* **Extracted information**:
________________________________________

<file path="src/flash_host_pkg.sv">
package flash_host_pkg;

  // Register offsets (byte addresses)
  localparam logic [7:0] REG_CTRL = 8'h00;
  localparam logic [7:0] REG_ADDR = 8'h04;
  localparam logic [7:0] REG_WDATA = 8'h08;
  localparam logic [7:0] REG_STATUS = 8'h0C;

  // Operation codes in CTRL[2:0]
  localparam logic [2:0] OP_WRITE = 3'h0;
  localparam logic [2:0] OP_READ = 3'h1;
  localparam logic [2:0] OP_SUSPEND = 3'h2;
  localparam logic [2:0] OP_RESUME = 3'h3;
  localparam logic [2:0] OP_POLL = 3'h4;

  // Command data values
  localparam logic [7:0] RESUME_CODE = 8'h30;

  // Status bit positions
  localparam int ST_BUSY = 0;
  localparam int ST_DONE = 1;
  localparam int ST_FAIL = 2;
  localparam int ST_SUSP = 3;
  localparam int ST_RDY = 4;
  localparam int ST_TMO = 5;
  localparam int ST_DATA_LSB = 8;

  // Status bit positions inside a flash status byte
  localparam int POLL_BIT = 7;
  localparam int TOGGLE_BIT = 6;
  localparam int TMO_BIT = 5;

  // Reset values
  localparam logic [19:0] ADDR_RST = 20'h0_0000;
  localparam logic [7:0] DATA_RST = 8'h00;

  // Bus cycle timing
  localparam int CLK_PERIOD_PS = 5000;
  localparam int T_WE_LOW_NS = 35;
  localparam int T_WE_HIGH_NS = 20;
  localparam int T_ACCESS_NS = 90;
  localparam int T_OE_HIGH_NS = 20;
  localparam int SYNC_STAGES = 2;
  localparam int WE_LOW_CYC = (T_WE_LOW_NS * 1000 + CLK_PERIOD_PS - 1) / CLK_PERIOD_PS;
  localparam int WE_HIGH_CYC = (T_WE_HIGH_NS * 1000 + CLK_PERIOD_PS - 1) / CLK_PERIOD_PS;
  localparam int ACCESS_CYC = (T_ACCESS_NS * 1000 + CLK_PERIOD_PS - 1) / CLK_PERIOD_PS + SYNC_STAGES;
  localparam int OE_HIGH_CYC = (T_OE_HIGH_NS * 1000 + CLK_PERIOD_PS - 1) / CLK_PERIOD_PS;

  typedef enum {
    S_IDLE,
    S_WR_LO,
    S_WR_HI,
    S_RD_LO,
    S_RD_HI,
    S_EVAL
  } host_state_e;

  typedef struct packed {
    logic ce_n;
    logic oe_n;
    logic we_n;
    logic dq_oe;
  } flash_ctl_s;

  localparam flash_ctl_s CTL_IDLE = '{ce_n: 1'b1, oe_n: 1'b1, we_n: 1'b1, dq_oe: 1'b0};

endpackage

</file>
<file path="src/flash_host.sv">
// Contract
// - Suspended: ready high, polling bit 1, toggle frozen; host reads erasing sector.
// - Host may program unsuspended sectors while suspended; reported as normal program.
// - Erase polling valid after last erase write; host polls an unprotected erasing sector.
// - Polling bit may settle before others; host repeats the read for a full byte.
`timescale 1ns/1ps
`default_nettype none

module flash_host #(
  parameter logic [7:0] SUSPEND_CODE = 8'hB0,
  parameter int POLL_LIMIT = 1000000
) (
  input wire logic i_clock,
  input wire logic i_sys_rst,
  input wire logic i_psel,
  input wire logic i_penable,
  input wire logic i_pwrite,
  input wire logic [7:0] i_paddr,
  input wire logic [31:0] i_pwdata,
  output logic [31:0] o_prdata,
  output logic o_pready,
  output logic o_pslverr,
  output logic [19:0] o_flash_addr,
  input wire logic [7:0] i_dq,
  output logic [7:0] o_dq,
  output logic o_dq_oe,
  output logic o_chip_select_n,
  output logic o_output_enable_n,
  output logic o_write_strobe_n,
  input wire logic i_ready_busy_n
);

  // Refuse settings the poll loop or the command decode cannot serve
  if (POLL_LIMIT < 2 || SUSPEND_CODE == flash_host_pkg::RESUME_CODE) begin : g_bad_param
    $error("flash_host parameter out of range");
  end

  // Pin synchronisers
  logic [7:0] dq_s1_r, dq_s2_r;
  logic rdy_s1_r, rdy_s2_r;
  always_ff @(posedge i_clock or posedge i_sys_rst) begin
    if (i_sys_rst) begin
      dq_s1_r <= 8'h00;
      dq_s2_r <= 8'h00;
      rdy_s1_r <= 1'b1;
      rdy_s2_r <= 1'b1;
    end else begin
      dq_s1_r <= i_dq;
      dq_s2_r <= dq_s1_r;
      rdy_s1_r <= i_ready_busy_n;
      rdy_s2_r <= rdy_s1_r;
    end
  end

  flash_host_pkg::host_state_e state_r, state_nxt;
  flash_host_pkg::flash_ctl_s ctl_r, ctl_nxt;
  logic [7:0] cnt_r, cnt_nxt;
  logic [2:0] op_r, op_nxt;
  logic [19:0] addr_r, addr_nxt;
  logic [7:0] wdata_r, wdata_nxt;
  logic [7:0] dq_out_r, dq_out_nxt;
  logic [7:0] rdata_r, rdata_nxt;
  logic [7:0] prev_r, prev_nxt;
  logic have_prev_r, have_prev_nxt;
  logic final_r, final_nxt;
  logic tmo_r, tmo_nxt;
  logic done_r, done_nxt;
  logic fail_r, fail_nxt;
  logic susp_r, susp_nxt;
  logic after_susp_r, after_susp_nxt;
  logic [31:0] polls_r, polls_nxt;
  logic [31:0] prdata_r, prdata_nxt;

  logic busy, acc, wr_ok, mapped;
  assign busy = (state_r != flash_host_pkg::S_IDLE);
  assign acc = i_psel && i_penable;
  assign mapped = (i_paddr == flash_host_pkg::REG_CTRL) || (i_paddr == flash_host_pkg::REG_ADDR) ||
                  (i_paddr == flash_host_pkg::REG_WDATA) || (i_paddr == flash_host_pkg::REG_STATUS);
  // Writes to control registers are refused while an operation runs
  assign wr_ok = !busy && (i_paddr != flash_host_pkg::REG_STATUS);
  assign o_pready = 1'b1;
  assign o_pslverr = acc && (!mapped || (i_pwrite && !wr_ok));

  function automatic logic [7:0] cyc8(input int n);
    cyc8 = 8'(n - 1);
  endfunction

  always_comb begin
    state_nxt = state_r;
    cnt_nxt = cnt_r;
    op_nxt = op_r;
    addr_nxt = addr_r;
    wdata_nxt = wdata_r;
    dq_out_nxt = dq_out_r;
    rdata_nxt = rdata_r;
    prev_nxt = prev_r;
    have_prev_nxt = have_prev_r;
    final_nxt = final_r;
    tmo_nxt = tmo_r;
    done_nxt = done_r;
    fail_nxt = fail_r;
    susp_nxt = susp_r;
    after_susp_nxt = after_susp_r;
    polls_nxt = polls_r;
    prdata_nxt = prdata_r;

    if (i_psel && !i_penable) begin
      unique case (i_paddr)
        flash_host_pkg::REG_ADDR: prdata_nxt = {12'h000, addr_r};
        flash_host_pkg::REG_WDATA: prdata_nxt = {24'h00_0000, wdata_r};
        flash_host_pkg::REG_STATUS: begin
          prdata_nxt = 32'h0000_0000;
          prdata_nxt[flash_host_pkg::ST_BUSY] = busy;
          prdata_nxt[flash_host_pkg::ST_DONE] = done_r;
          prdata_nxt[flash_host_pkg::ST_FAIL] = fail_r;
          prdata_nxt[flash_host_pkg::ST_SUSP] = susp_r;
          prdata_nxt[flash_host_pkg::ST_RDY] = rdy_s2_r;
          prdata_nxt[flash_host_pkg::ST_TMO] = tmo_r;
          prdata_nxt[flash_host_pkg::ST_DATA_LSB +: 8] = rdata_r;
        end
        default: prdata_nxt = 32'h0000_0000;
      endcase
    end

    if (acc && i_pwrite && wr_ok) begin
      unique case (i_paddr)
        flash_host_pkg::REG_ADDR: addr_nxt = i_pwdata[19:0];
        flash_host_pkg::REG_WDATA: wdata_nxt = i_pwdata[7:0];
        flash_host_pkg::REG_CTRL: begin
          op_nxt = i_pwdata[2:0];
          done_nxt = 1'b0;
          fail_nxt = 1'b0;
          tmo_nxt = 1'b0;
          have_prev_nxt = 1'b0;
          final_nxt = 1'b0;
          after_susp_nxt = (i_pwdata[2:0] == flash_host_pkg::OP_SUSPEND);
          polls_nxt = 32'h0000_0000;
          cnt_nxt = cyc8(flash_host_pkg::WE_LOW_CYC);
          unique case (i_pwdata[2:0])
            flash_host_pkg::OP_WRITE: begin
              dq_out_nxt = wdata_r;
              state_nxt = flash_host_pkg::S_WR_LO;
            end
            flash_host_pkg::OP_SUSPEND: begin
              dq_out_nxt = SUSPEND_CODE;
              state_nxt = flash_host_pkg::S_WR_LO;
            end
            flash_host_pkg::OP_RESUME: begin
              dq_out_nxt = flash_host_pkg::RESUME_CODE;
              susp_nxt = 1'b0;
              state_nxt = flash_host_pkg::S_WR_LO;
            end
            flash_host_pkg::OP_READ, flash_host_pkg::OP_POLL: begin
              cnt_nxt = cyc8(flash_host_pkg::ACCESS_CYC);
              state_nxt = flash_host_pkg::S_RD_LO;
            end
            default: begin
              fail_nxt = 1'b1;
              done_nxt = 1'b1;
            end
          endcase
        end
        default: ;
      endcase
    end

    unique case (state_r)
      flash_host_pkg::S_IDLE: ;
      flash_host_pkg::S_WR_LO: begin
        cnt_nxt = cnt_r - 8'h01;
        if (cnt_r == 8'h00) begin
          cnt_nxt = cyc8(flash_host_pkg::WE_HIGH_CYC);
          state_nxt = flash_host_pkg::S_WR_HI;
        end
      end
      flash_host_pkg::S_WR_HI: begin
        cnt_nxt = cnt_r - 8'h01;
        if (cnt_r == 8'h00) begin
          if (op_r == flash_host_pkg::OP_SUSPEND) begin
            // Wait for the device to settle into suspension
            op_nxt = flash_host_pkg::OP_POLL;
            cnt_nxt = cyc8(flash_host_pkg::ACCESS_CYC);
            state_nxt = flash_host_pkg::S_RD_LO;
          end else begin
            done_nxt = 1'b1;
            state_nxt = flash_host_pkg::S_IDLE;
          end
        end
      end
      flash_host_pkg::S_RD_LO: begin
        cnt_nxt = cnt_r - 8'h01;
        if (cnt_r == 8'h00) begin
          rdata_nxt = dq_s2_r;
          cnt_nxt = cyc8(flash_host_pkg::OE_HIGH_CYC);
          state_nxt = flash_host_pkg::S_RD_HI;
        end
      end
      flash_host_pkg::S_RD_HI: begin
        cnt_nxt = cnt_r - 8'h01;
        if (cnt_r == 8'h00) begin
          state_nxt = flash_host_pkg::S_EVAL;
        end
      end
      flash_host_pkg::S_EVAL: begin
        cnt_nxt = cyc8(flash_host_pkg::ACCESS_CYC);
        state_nxt = flash_host_pkg::S_RD_LO;
        polls_nxt = polls_r + 32'h0000_0001;
        prev_nxt = rdata_r;
        have_prev_nxt = 1'b1;
        if (op_r != flash_host_pkg::OP_POLL || final_r) begin
          // Confirming read after status settled gives the full byte
          done_nxt = 1'b1;
          if (after_susp_r) begin
            susp_nxt = rdata_r[flash_host_pkg::POLL_BIT];
          end
          state_nxt = flash_host_pkg::S_IDLE;
        end else if (have_prev_r && prev_r[flash_host_pkg::TOGGLE_BIT] == rdata_r[flash_host_pkg::TOGGLE_BIT]) begin
          final_nxt = 1'b1;
        end else if (have_prev_r && tmo_r) begin
          // Still toggling after the fail bit was seen
          fail_nxt = 1'b1;
          done_nxt = 1'b1;
          state_nxt = flash_host_pkg::S_IDLE;
        end else if (polls_r >= 32'(POLL_LIMIT)) begin
          fail_nxt = 1'b1;
          done_nxt = 1'b1;
          state_nxt = flash_host_pkg::S_IDLE;
        end else if (rdata_r[flash_host_pkg::TMO_BIT] && !tmo_r) begin
          // Read twice more before declaring failure
          tmo_nxt = 1'b1;
          have_prev_nxt = 1'b0;
        end
      end
    endcase

    ctl_nxt = flash_host_pkg::CTL_IDLE;
    unique case (state_nxt)
      flash_host_pkg::S_WR_LO: begin
        ctl_nxt.ce_n = 1'b0;
        ctl_nxt.we_n = 1'b0;
        ctl_nxt.dq_oe = 1'b1;
      end
      flash_host_pkg::S_WR_HI: begin
        ctl_nxt.dq_oe = 1'b1;
      end
      flash_host_pkg::S_RD_LO: begin
        // While the device is busy, each separate output enable pulse advances the toggle bit
        ctl_nxt.ce_n = 1'b0;
        ctl_nxt.oe_n = 1'b0;
      end
      default: ;
    endcase
  end

  always_ff @(posedge i_clock or posedge i_sys_rst) begin
    if (i_sys_rst) begin
      state_r <= flash_host_pkg::S_IDLE;
      ctl_r <= flash_host_pkg::CTL_IDLE;
      cnt_r <= 8'h00;
      op_r <= flash_host_pkg::OP_WRITE;
      addr_r <= flash_host_pkg::ADDR_RST;
      wdata_r <= flash_host_pkg::DATA_RST;
      dq_out_r <= flash_host_pkg::DATA_RST;
      rdata_r <= flash_host_pkg::DATA_RST;
      prev_r <= flash_host_pkg::DATA_RST;
      have_prev_r <= 1'b0;
      final_r <= 1'b0;
      tmo_r <= 1'b0;
      done_r <= 1'b0;
      fail_r <= 1'b0;
      susp_r <= 1'b0;
      after_susp_r <= 1'b0;
      polls_r <= 32'h0000_0000;
      prdata_r <= 32'h0000_0000;
    end else begin
      state_r <= state_nxt;
      ctl_r <= ctl_nxt;
      cnt_r <= cnt_nxt;
      op_r <= op_nxt;
      addr_r <= addr_nxt;
      wdata_r <= wdata_nxt;
      dq_out_r <= dq_out_nxt;
      rdata_r <= rdata_nxt;
      prev_r <= prev_nxt;
      have_prev_r <= have_prev_nxt;
      final_r <= final_nxt;
      tmo_r <= tmo_nxt;
      done_r <= done_nxt;
      fail_r <= fail_nxt;
      susp_r <= susp_nxt;
      after_susp_r <= after_susp_nxt;
      polls_r <= polls_nxt;
      prdata_r <= prdata_nxt;
    end
  end

  // Address held for the whole cycle; software points polls at the erasing sector
  assign o_flash_addr = addr_r;
  assign o_dq = dq_out_r;
  assign o_dq_oe = ctl_r.dq_oe;
  assign o_chip_select_n = ctl_r.ce_n;
  assign o_output_enable_n = ctl_r.oe_n;
  assign o_write_strobe_n = ctl_r.we_n;
  assign o_prdata = prdata_r;

endmodule // flash_host

`default_nettype wire

</file>
<file path="config.mk">
export PLATFORM = sky130hd
export DESIGN_NAME = flash_host
export DESIGN_NICKNAME = d
export VERILOG_FILES = /design/src/flash_host_pkg.sv /design/src/flash_host.sv
export SDC_FILE = /design/constraint.sdc
export NUM_CORES = 1
export LEC_CHECK = 0
export ABC_CLOCK_PERIOD_IN_PS = 7600
export BUFFER_PORTS_ARGS = -buffer_cell sky130_fd_sc_hd__buf_4
export CORE_MARGIN = 4
export CORE_UTILIZATION = 56
export CTS_BUF_LIST = sky130_fd_sc_hd__clkbuf_2
export DETAILED_ROUTE_END_ITERATION = 16
export PLACE_DENSITY_LB_ADDON = 0.05
export REMOVE_ABC_BUFFERS = 1
export SYNTH_ARGS = -nofsm -noshare
export SYNTH_HDL_FRONTEND = slang
export SYNTH_SLANG_ARGS = --single-unit
</file>
<file path="constraint.sdc">
create_clock -name i_clock -period 7.6 [get_ports i_clock]
set_clock_uncertainty 0.15 [all_clocks]
set_input_delay 1.14 -clock i_clock [delete_from_list [all_inputs] [get_ports i_clock]]
set_output_delay 1.14 -clock i_clock [all_outputs]
set_load 0.01 [all_outputs]
</file>
# == Yosys cells after proc, flatten, opt, wreduce, memory -nomap -nowiden ==
# Cells that the tools add are included.
# op_classes
order_cmp,1
n_eq_ne,19
mux,78
n_reduce_logical,42
add_sub_neg,2
# ops
op,count
$mux 32,9
$pmux 32 s5,1
$eq 32x2->1 const B,4
$eq 32x1->1 const B,2
$eq 32x3->1 const B,2
$pmux 32 s2,1
$pmux 20 s3,1
$mux 1,47
$mux 8,5
$add 32x1->32 const B,1
$ge 32x20->1 const B,1
$pmux 8 s4,1
$reduce_bool 32->1,1
$pmux 8 s3,1
$eq 8x4->1 const B,2
$logic_not 8->1,2
$mux 3,5
$reduce_and 2->1,6
$logic_and 1x1->1,10
$mux 2,5
$reduce_bool 5->1,2
$eq 3x2->1 const B,3
$eq 8x3->1 const B,1
$ne 8x4->1 const B,1
16 further kinds,28
# totals
out_inout_bits,66
input_bits,54
reg_bits,187
elab_cells,167

# == Longest topological paths before layout ==
# Gate-level depths: netlist of run 1.
# depth
depth_word,11
depth_mapped,10
ltp_nobuf,9

# == Worst setup path after synthesis of run 1 ==
# Ideal clock, no wire load.
# synth_timing
path_type,input -> output
from,in i_paddr[7]
to,out o_pslverr
slack_ns,4.447
cell_stages,4
n_path_buf,0
required_ns,6.310
t_arrival_ns,1.863
path_cell_list,nor4_1 > nand2_1 > a21oi_1 > nor2b_1
# synth_via
elab_chain_cells,7
elab_cells_between_ends,14
cone_classes,4 x eq/ne; 10 x reduce/logical
# synth_lines
element,line,text
"start, declared",flash_host.sv:18,"input wire logic [7:0] i_paddr,"
$eq 8x3->1 / $logic_not 8->1 (equally long branches),flash_host.sv:77,assign mapped = (i_paddr == flash_host_pkg::REG_CTRL) || (i_paddr == flash_host_pkg::REG_ADDR) ||
$logic_or 1x1->1 (2 in a row),flash_host.sv:77,
$logic_or 1x1->1,flash_host.sv:78,(i_paddr == flash_host_pkg::REG_WDATA) || (i_paddr == flash_host_pkg::REG_STATUS);
$logic_not 1->1,flash_host.sv:82,assign o_pslverr = acc && (!mapped || (i_pwrite && !wr_ok));
$logic_or 1x1->1 (*),flash_host.sv:82,
$logic_and 1x1->1 (*),flash_host.sv:82,
"end, declared",flash_host.sv:22,"output logic o_pslverr,"
# Mark *: on every way between the ends. The rest lies on a longest branch, timed or not.

# == Worst setup path in the final report of run 1 ==
# layout_timing
from,reg state_r[17]
to,out o_pslverr
# layout_via
elab_chain_cells,7
# layout_lines
element,line,text
"start, declared",flash_host.sv:55,"flash_host_pkg::host_state_e state_r, state_nxt;"
"start signal, assigned",flash_host.sv:257,state_r <= flash_host_pkg::S_IDLE;
"start signal, assigned",flash_host.sv:276,state_r <= state_nxt;
$reduce_bool 32->1,flash_host.sv:75,assign busy = (state_r != flash_host_pkg::S_IDLE);
$logic_not 1->1,flash_host.sv:80,assign wr_ok = !busy && (i_paddr != flash_host_pkg::REG_STATUS);
$logic_and 1x1->1,flash_host.sv:80,
$logic_not 1->1,flash_host.sv:82,
$logic_and 1x1->1,flash_host.sv:82,
$logic_or 1x1->1,flash_host.sv:82,
$logic_and 1x1->1,flash_host.sv:82,
# No other way between the ends.

==> results.md, run 1 <==
* Status: completed
* EDFF count, synth at 0
* Reg2Reg Capture Point: o_dq[0]
* First-pass DRT Iterations at 4
* Core region area at 0.0128 mm2
* Relative slew slack at 37.3%
* Setup CP Type: reg2out
* Number of diodes at 0
* Worst skew pair latency at 0.75 ns
* Pint at 1250 uW
* YS warnings at 0
* Total grt overflow at 0
* RSZ-0062 raised after global routing: false
* Worst-margin pin slew at 0.941 ns
* Via count of the first global-routing pass at 5173
* Final Util at 65.8%
* Most common flop cell mapped by yosys: dfrtp_1
* DR iter-0 viols at 489
* Die H at 123 um
* Post-synthesis register bit count at 169
* Clock transition at path regs at 0.26 ns
* P_sw at 550 uW
* Die X at 123 um
* Routed length on met3 at 798 um
* Post-CTS Resized at 0
* Cts hold-fix bufs at 0
* Setup crit start kind: flop
* DR WL/cell at 17.1 um
* Sw frac at 30.5%
* Final Critical Period at 4.38 ns
* Hold path depth at 0
* Mapped cell area at 0.00747 mm2
* Fmax achieved at 0.228 GHz
* Syn Area/Cell at 11.0 um2
* Post-DP Area at 0.00816 mm2
* CTS tree: yes
* RD Place Congestion at 0.893
* Logic pwr share at 15.5%
* Routed Antenna Nets at 0
* Max Used Layer: met4
* HP Start: rdy_s1_r
* Num CTS Buffers at 17
* Vias/cell at 5.74
* CTS sink count at 169
* CTS H-tree depth at 4
* Post-synthesis cell count at 680
* Hold Violations, Final at 0
* Reg2Reg Depth at 6
* Most frequent cells in the layout: dfrtp_1, buf_4, nand2_1, o21ai_0, mux2_2
* Worst endpoint required time at 6.31 ns
* Total global routing track utilization at 21.9%
* Reg2reg start: state_r[17]
* First-pass GRT wire length at 25900 um
* Design area at 0.00844 mm2
* Area growth syn-to-layout at 13.0%
* Distinct cell type count after synthesis at 64
* Critical Path Fanout Max at 13
* DP Wirelength at 11100 um
* Vias at 5333
* Fin. max-slew vios at 0
* Commonest non-fill, non-tap cell in the layout: dfrtp_1
* Critical Path End Type: output port
* Met2 Wirelength at 7830 um
* Clock Tree Root: clkbuf_2
* Setup TNS at 0 ns
* Final nets at 801
* # rows at 41
* Ys async rst share at 100%
* Max capacitance violation total at 0
* Port Buffer Count at 94
* Synth top area cells: dfrtp_1, mux2_2, nand2_1
* Share of cells above drive strength 1 at 27.2%
* Final setup vio count at 0
* Flop2flop setup slack at 4.41 ns
* Hold Path End: rdy_s2_r
* Worst-case clock buffer depth at 2
* Worst path arrival time at 3.09 ns
* Initial Utilization at 58.2%
* Hold crit path type: reg2reg
* Initial antenna violation count at 0
* Power Dens Cells at 214 mW/mm2
* Clk pwr share at 28.9%
* Peak VDD IR at 0.000186 V
* DRC viols at 0
* Synth area leader: dfrtp_1
* M1 wire length at 7080 um
* Top cell type's share of synthesized area at 55.0%
* Fin crit share at 57.6%
* Reg power frac at 55.6%
* Largest net degree at the start of global routing at 109
* Drt total wl at 15900 um
* LEAKAGE at 0.00401 uW
* Die area at 0.0152 mm2
* Setup WS post-layout at 3.22 ns
* Setup Fix Bufs, Post-CTS at 0
* Dpl ws at 3.89 ns
* Post-synthesis sequential area ratio at 56.7%
* Top Ports at 120
## routing by layer
| layer | up-vias | GRT usage [%] |
|---|---|---|
| li1 | 2512 | - |
| met5 | - | 0 |
| met3 | 12 | 5.12 |
| met1 | 2642 | 30.5 |
| met2 | 167 | 34.7 |
| met4 | 0 | 6.44 |
## registers in the layout, summed over array words and instances, names as in the netlist, 3 cells and up
signal,cells
rdata_r,8
o_prdata,20
op_r,3
cnt_r,8
state_r,32
dq_s2_r,8
o_flash_addr,20
polls_r,32
wdata_r,8
o_dq,8
dq_s1_r,8
## per-stage QoR
stage / instances / power, uW / hold slack (ns)
CTS: 929 / 1820 / 0.228
detailed placement: 897 / 1300 / 0.185
global placement: 897 / 1280 / 0.182
global route: 929 / 1900 / 0.212
finish: 929 / 1800 / 0.226
floorplan: 625 / 1200 / 0.181
## power by group through the flow
stage	Clock (uW)	Sequential [uW]	Combinational, uW
after global placement	0	1010	267
after detailed placement	0	1020	280
after floorplan	0	1010	190
after CTS	538	1000	280
after global routing	574	1010	316
final	521	1000	280
## cells in the mapped netlist (5+ instances only)
master,number
o31ai_2,6
o211ai_1,9
o31ai_1,14
nand4_1,12
nor2b_1,9
nor4_4,5
nor4_1,15
nand2_1,78
clkbuf_1,46
a21oi_1,22
a22oi_1,9
dfrtp_1,164
nor4_2,5
buf_4,13
mux2_2,34
nor2_1,28
o21ai_0,46
inv_1,17
nor3_1,14
mux2i_1,13
nand2b_1,5
and2_1,5
dfstp_2,5
nand3_1,24
buf_2,5
a22o_1,7
## worst max-delay path, stage by stage (launching register included)
cell and delay (ns):
dfrtp_1 0.46, nor4_1 0.33, nand4_2 0.49, nor2_2 0.55, nand3_1 0.12, a21oi_1 0.18, nor2b_1 0.06, buf_4 0.14
## how the worst max path moves through the flow
stage / slack, ns / depth (start not counted) / start / end
floorplan: 1.74 / 1 / i_sys_rst / after_susp_r
global placement: 3.91 / 7 / i_paddr[7] / o_dq[5]
detailed placement: 3.89 / 7 / i_paddr[7] / o_dq[4]
CTS: 3.13 / 7 / state_r[24] / o_pslverr
global route: 2.89 / 7 / state_r[20] / o_pslverr
finish: 3.22 / 7 / state_r[17] / o_pslverr
## logic make-up (layout without fill, tap and decap cells)
kind of cell	Yosys count	after routing	share of synthesized area, %
other cells	2	13	0.101
simple gates	231	231	17.5
xor+xnor	8	8	0.938
fa+ha+maj	3	3	0.503
mux	47	47	6.87
flops	169	169	56.7
buf+inv	83	149	5.11
compound gates	137	137	12.3
## layout make-up
| cell class | instances | area [um2] |
|---|---|---|
| Sequential cell | 169 | 4240 |
| Clock inverter | 15 | 194 |
| Inverter | 17 | 68.8 |
| Timing Repair Buffer | 100 | 751 |
| Tap cell | 172 | 215 |
| Clock buffer | 17 | 85.1 |
| Fill cell | 1047 | 4380 |
| Multi-Input combinational cell | 439 | 2890 |
Note: power is estimated with default switching activity, not from simulation.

________________________________________

* **Instructions to follow**: Using the entries above, give back exactly the line containing "at 0.00844 mm2", the line containing "max-slew vios at 0", and every line between them, and nothing else.

* **Solution to this exercise**:
* Design area at 0.00844 mm2
* Area growth syn-to-layout at 13.0%
* Distinct cell type count after synthesis at 64
* Critical Path Fanout Max at 13
* DP Wirelength at 11100 um
* Vias at 5333
* Fin. max-slew vios at 0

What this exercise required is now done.